● **Directions for this task**
Copy, from the material below, each line that contains the word "divcnt".

=== Section Start ===

**src/core/css_pkg.sv**
```systemverilog
// package: constants and types for the clock-synchronous serial channel
package css_pkg;
  // ****************************************
  // register map
  // ****************************************
  localparam logic [3:0] CSS_A_CTRL = 4'h0;
  localparam logic [3:0] CSS_A_TXBUF = 4'h1;
  localparam logic [3:0] CSS_A_RXBUF = 4'h2;
  localparam logic [3:0] CSS_A_STAT = 4'h3;
  localparam logic [3:0] CSS_A_IRQ = 4'h4;
  localparam logic [3:0] CSS_A_MASK = 4'h5;
  localparam logic [3:0] CSS_A_DIV = 4'h6;
  // ctrl fields
  localparam int CSS_C_TE = 0;
  localparam int CSS_C_RE = 1;
  localparam int CSS_C_INTCLK = 2;
  localparam int CSS_C_POL = 3;
  localparam int CSS_C_RTS = 4;
  localparam int CSS_C_CTS = 5;
  // status fields
  localparam int CSS_S_TXEMPTY = 0;
  localparam int CSS_S_RXFULL = 1;
  localparam int CSS_S_OVR = 2;
  localparam int CSS_S_BUSY = 3;
  // irq fields
  localparam int CSS_I_RX = 0;
  localparam int CSS_I_TX = 1;
  localparam int CSS_I_OVR = 2;
  localparam logic [7:0] CSS_CTRL_RST = 8'h00;
  localparam logic [7:0] CSS_DIV_RST = 8'h04;
  localparam logic [2:0] CSS_BITS = 3'h7;
  // ****************************************
  // shift engine states
  // ****************************************
  typedef enum logic [2:0] {
    CSS_IDLE = 3'b001,
    CSS_LOW = 3'b010,
    CSS_HIGH = 3'b100
  } css_st_e;
endpackage : css_pkg

```
**src/core/css_pin_if.sv**
```systemverilog
// interface: synchronised pin levels and the edges of the shift clock
`timescale 1ns/1ns
`default_nettype none
interface css_pin_if;
  logic clk_lvl;
  logic clk_rise;
  logic clk_fall;
  logic cts_n_lvl;
  logic rx_lvl;
  modport sync (output clk_lvl, clk_rise, clk_fall, cts_n_lvl, rx_lvl);
  modport core (input clk_lvl, clk_rise, clk_fall, cts_n_lvl, rx_lvl);
endinterface : css_pin_if
`default_nettype wire

```
**src/core/css_serial_channel.sv**
```systemverilog
// top: clock-synchronous serial channel with register port and interrupt
// Notes on behaviour
// RULE1: external clock with flow control: request low when ready, high once reception begins.
// RULE2: with internal shift clock the request-to-send output has no effect.
// RULE3: partner waits for idle clock, enable, buffer load, then lowers clear-to-send.
// RULE4: only the transmitter makes the clock; dummy bits leave while receiving.
// RULE5: internal clock starts once transmit enabled and transmit buffer written.
// RULE6: external clock shifts only after enable and buffer load, partner clocks.
// RULE7: word completing while receive-full is set sets overrun and still overwrites buffer.
// RULE8: on overrun the receive interrupt bit stays unchanged.
// RULE9: software writes a dummy low byte per word for continuous reception.
// RULE10: receive set-up order: receive enable, transmit enable, dummy write.
// RULE11: request-to-send goes low as soon as receive enable is set.
// RULE12: request-to-send returns low when a word has been fully received.
//
// The register addresses and strobed register access were left to the implementer.
`timescale 1ns/1ns
`default_nettype none
module css_serial_channel (
  // clock and reset
  input wire logic clk,
  input wire logic reset,
  // register port
  input wire logic [3:0] addr,
  input wire logic [7:0] wdata,
  input wire logic wr,
  input wire logic rd,
  output logic [7:0] rdata,
  // shift clock pin, two-way
  input wire logic shift_clock_pin_i,
  output logic shift_clock_pin_o,
  output logic shift_clock_pin_oe_n,
  // data pins and flow control
  output logic serial_out_pin,
  input wire logic serial_in_pin,
  input wire logic cts_n,
  output logic rts_n,
  // interrupt
  output logic irq
);
  import css_pkg::*;

  // ****************************************
  // pin synchronisation
  // ****************************************
  css_pin_if pins ();
  css_sync u_sync (
    .clk(clk),
    .reset(reset),
    .shift_clock_in(shift_clock_pin_i),
    .cts_n_in(cts_n),
    .rx_in(serial_in_pin),
    .p(pins.sync)
  );

  // ****************************************
  // state
  // ****************************************
  typedef struct packed {
    logic [7:0] ctrl;
    logic [7:0] div;
    logic [7:0] txbuf;
    logic txempty;
    logic [7:0] txsh;
    logic [7:0] rxsh;
    logic [7:0] rxbuf;
    logic rxfull;
    logic ovr;
    logic [2:0] irqst;
    logic [2:0] mask;
    logic [2:0] bitcnt;
    logic [7:0] divcnt;
    css_st_e st;
    logic sclk;
    logic txd;
    logic rts_n;
    logic [7:0] rdata;
  } css_s;
  css_s q_r, q_nxt;

  function automatic logic [2:0] w1c(input logic [2:0] cur, input logic [2:0] set, input logic [2:0] clr);
    w1c = (cur & ~clr) | set;
  endfunction : w1c

  logic te, re, intclk, pol, rtsen, ctsen;
  logic sample_edge, ctsok;
  logic [2:0] ev, clr;
  logic done;

  always_comb begin
    te = q_r.ctrl[CSS_C_TE];
    re = q_r.ctrl[CSS_C_RE];
    intclk = q_r.ctrl[CSS_C_INTCLK];
    pol = q_r.ctrl[CSS_C_POL];
    rtsen = q_r.ctrl[CSS_C_RTS];
    ctsen = q_r.ctrl[CSS_C_CTS];
    ctsok = ~ctsen | ~pins.cts_n_lvl;
    // rising edge (pol 0) samples; with an outside clock the next bit follows the sample,
    // since the synchroniser delay nearly fills a half period of the partner's clock
    sample_edge = pol ? pins.clk_fall : pins.clk_rise;
    ev = 3'h0;
    clr = 3'h0;
    done = 1'b0;
    q_nxt = q_r;
    q_nxt.rdata = 8'h00;

    // ****************************************
    // shift engine
    // ****************************************
    case (q_r.st)
      CSS_IDLE: begin
        q_nxt.sclk = ~pol;
        q_nxt.divcnt = 8'h00;
        if (te && !q_r.txempty && ctsok) begin // RULE4 RULE5 RULE6
          q_nxt.txsh = q_r.txbuf;
          q_nxt.txempty = 1'b1;
          q_nxt.bitcnt = 3'h0;
          q_nxt.txd = q_r.txbuf[0];
          ev[CSS_I_TX] = 1'b1;
          q_nxt.st = intclk ? CSS_LOW : CSS_HIGH;
          if (intclk) begin
            q_nxt.sclk = pol; // RULE5
          end
        end
      end
      CSS_LOW: begin
        // internal clock, first half period
        if (q_r.divcnt == q_r.div) begin
          q_nxt.divcnt = 8'h00;
          q_nxt.sclk = ~pol;
          q_nxt.rxsh = {pins.rx_lvl, q_r.rxsh[7:1]};
          q_nxt.st = CSS_HIGH;
          if (q_r.bitcnt == CSS_BITS) begin
            done = 1'b1;
          end
        end else begin
          q_nxt.divcnt = q_r.divcnt + 8'h01;
        end
      end
      CSS_HIGH: begin
        if (intclk) begin
          if (q_r.divcnt == q_r.div) begin
            q_nxt.divcnt = 8'h00;
            if (q_r.bitcnt == CSS_BITS) begin
              q_nxt.st = CSS_IDLE;
            end else begin
              q_nxt.sclk = pol;
              q_nxt.bitcnt = q_r.bitcnt + 3'h1;
              q_nxt.txsh = {1'b0, q_r.txsh[7:1]};
              q_nxt.txd = q_r.txsh[1];
              q_nxt.st = CSS_LOW;
            end
          end else begin
            q_nxt.divcnt = q_r.divcnt + 8'h01;
          end
        end else begin
          // partner supplies the clock
          if (sample_edge) begin // RULE6
            q_nxt.rxsh = {pins.rx_lvl, q_r.rxsh[7:1]};
            if (q_r.bitcnt == CSS_BITS) begin
              done = 1'b1;
              q_nxt.st = CSS_IDLE;
            end else begin
              q_nxt.bitcnt = q_r.bitcnt + 3'h1;
              q_nxt.txsh = {1'b0, q_r.txsh[7:1]}; // RULE4
              q_nxt.txd = q_r.txsh[1];
            end
          end
        end
      end
      default: begin
        q_nxt.st = CSS_IDLE;
      end
    endcase

    // ****************************************
    // receive completion
    // ****************************************
    if (done && re) begin
      q_nxt.rxbuf = q_nxt.rxsh; // RULE7
      if (q_r.rxfull) begin
        q_nxt.ovr = 1'b1; // RULE7
        ev[CSS_I_OVR] = 1'b1; // RULE8
      end else begin
        ev[CSS_I_RX] = 1'b1;
      end
      q_nxt.rxfull = 1'b1;
    end

    // ****************************************
    // flow control output
    // ****************************************
    if (!re || intclk) begin
      q_nxt.rts_n = 1'b1; // RULE2
    end else if (q_r.st == CSS_IDLE && q_nxt.st != CSS_IDLE) begin
      q_nxt.rts_n = 1'b1; // RULE1
    end else if (done || (q_r.st == CSS_IDLE && !q_r.ctrl[CSS_C_RE])) begin
      q_nxt.rts_n = 1'b0; // RULE12
    end

    // ****************************************
    // register port
    // ****************************************
    if (wr) begin
      case (addr)
        CSS_A_CTRL: q_nxt.ctrl = wdata;
        CSS_A_TXBUF: begin
          q_nxt.txbuf = wdata;
          q_nxt.txempty = 1'b0;
        end
        CSS_A_STAT: begin
          if (wdata[CSS_S_OVR]) begin
            q_nxt.ovr = q_nxt.ovr & ev[CSS_I_OVR];
          end
        end
        CSS_A_IRQ: clr = wdata[2:0];
        CSS_A_MASK: q_nxt.mask = wdata[2:0];
        CSS_A_DIV: q_nxt.div = wdata;
        default: q_nxt.mask = q_nxt.mask;
      endcase
    end
    // a control write with receive enable set and internal clock clear drives request low at once while idle
    if (wr && addr == CSS_A_CTRL && wdata[CSS_C_RE] && !wdata[CSS_C_INTCLK]
        && q_r.st == CSS_IDLE) begin
      q_nxt.rts_n = 1'b0; // RULE11
    end
    if (rd) begin
      case (addr)
        CSS_A_CTRL: q_nxt.rdata = q_r.ctrl;
        CSS_A_TXBUF: q_nxt.rdata = q_r.txbuf;
        CSS_A_RXBUF: begin
          q_nxt.rdata = q_r.rxbuf;
          q_nxt.rxfull = done & re;
        end
        CSS_A_STAT: q_nxt.rdata = {4'h0, q_r.st != CSS_IDLE, q_r.ovr, q_r.rxfull, q_r.txempty};
        CSS_A_IRQ: q_nxt.rdata = {5'h00, q_r.irqst};
        CSS_A_MASK: q_nxt.rdata = {5'h00, q_r.mask};
        CSS_A_DIV: q_nxt.rdata = q_r.div;
        default: q_nxt.rdata = 8'h00;
      endcase
    end
    q_nxt.irqst = w1c(q_r.irqst, ev, clr);
  end

  always_ff @(posedge clk) begin
    if (reset) begin
      q_r <= '{ctrl: CSS_CTRL_RST, div: CSS_DIV_RST, txempty: 1'b1, st: CSS_IDLE,
               sclk: 1'b1, txd: 1'b1, rts_n: 1'b1, default: '0};
    end else begin
      q_r <= q_nxt;
    end
  end

  // ****************************************
  // outputs
  // ****************************************
  assign rdata = q_r.rdata;
  assign shift_clock_pin_o = q_r.sclk;
  assign shift_clock_pin_oe_n = ~q_r.ctrl[CSS_C_INTCLK];
  assign serial_out_pin = q_r.txd; // RULE4
  assign rts_n = q_r.rts_n | ~q_r.ctrl[CSS_C_RTS] | q_r.ctrl[CSS_C_INTCLK]; // RULE1 RULE2
  assign irq = |(q_r.irqst & q_r.mask);
endmodule : css_serial_channel
`default_nettype wire

```
**src/core/css_sync.sv**
```systemverilog
// synchroniser: three flops per outside input, change counts when stages 2 and 3 agree
`timescale 1ns/1ns
`default_nettype none
module css_sync (
  // clock and reset
  input wire logic clk,
  input wire logic reset,
  // raw pins
  input wire logic shift_clock_in,
  input wire logic cts_n_in,
  input wire logic rx_in,
  // synchronised
  css_pin_if.sync p
);
  import css_pkg::*;
  typedef struct packed {
    logic [2:0] s1;
    logic [2:0] s2;
    logic [2:0] s3;
    logic [2:0] lvl;
    logic rise;
    logic fall;
  } css_sync_s;
  css_sync_s q_r, q_nxt;
  always_comb begin
    q_nxt = q_r;
    q_nxt.s1 = {rx_in, cts_n_in, shift_clock_in};
    q_nxt.s2 = q_r.s1;
    q_nxt.s3 = q_r.s2;
    q_nxt.rise = 1'b0;
    q_nxt.fall = 1'b0;
    for (int i = 0; i < 3; i++) begin
      if (q_r.s2[i] == q_r.s3[i]) begin
        q_nxt.lvl[i] = q_r.s3[i];
      end
    end
    if (q_r.s2[0] == q_r.s3[0] && q_r.s3[0] != q_r.lvl[0]) begin
      q_nxt.rise = q_r.s3[0];
      q_nxt.fall = ~q_r.s3[0];
    end
  end
  always_ff @(posedge clk) begin
    if (reset) begin
      q_r <= '{s1: 3'h3, s2: 3'h3, s3: 3'h3, lvl: 3'h3, rise: 1'b0, fall: 1'b0};
    end else begin
      q_r <= q_nxt;
    end
  end
  assign p.clk_lvl = q_r.lvl[0];
  assign p.cts_n_lvl = q_r.lvl[1];
  assign p.rx_lvl = q_r.lvl[2];
  assign p.clk_rise = q_r.rise;
  assign p.clk_fall = q_r.fall;
endmodule : css_sync
`default_nettype wire

```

=== Section End ===

● **Answer box**
    logic [7:0] divcnt;
        q_nxt.divcnt = 8'h00;
        if (q_r.divcnt == q_r.div) begin
          q_nxt.divcnt = 8'h00;
          q_nxt.divcnt = q_r.divcnt + 8'h01;
          if (q_r.divcnt == q_r.div) begin
            q_nxt.divcnt = 8'h00;
            q_nxt.divcnt = q_r.divcnt + 8'h01;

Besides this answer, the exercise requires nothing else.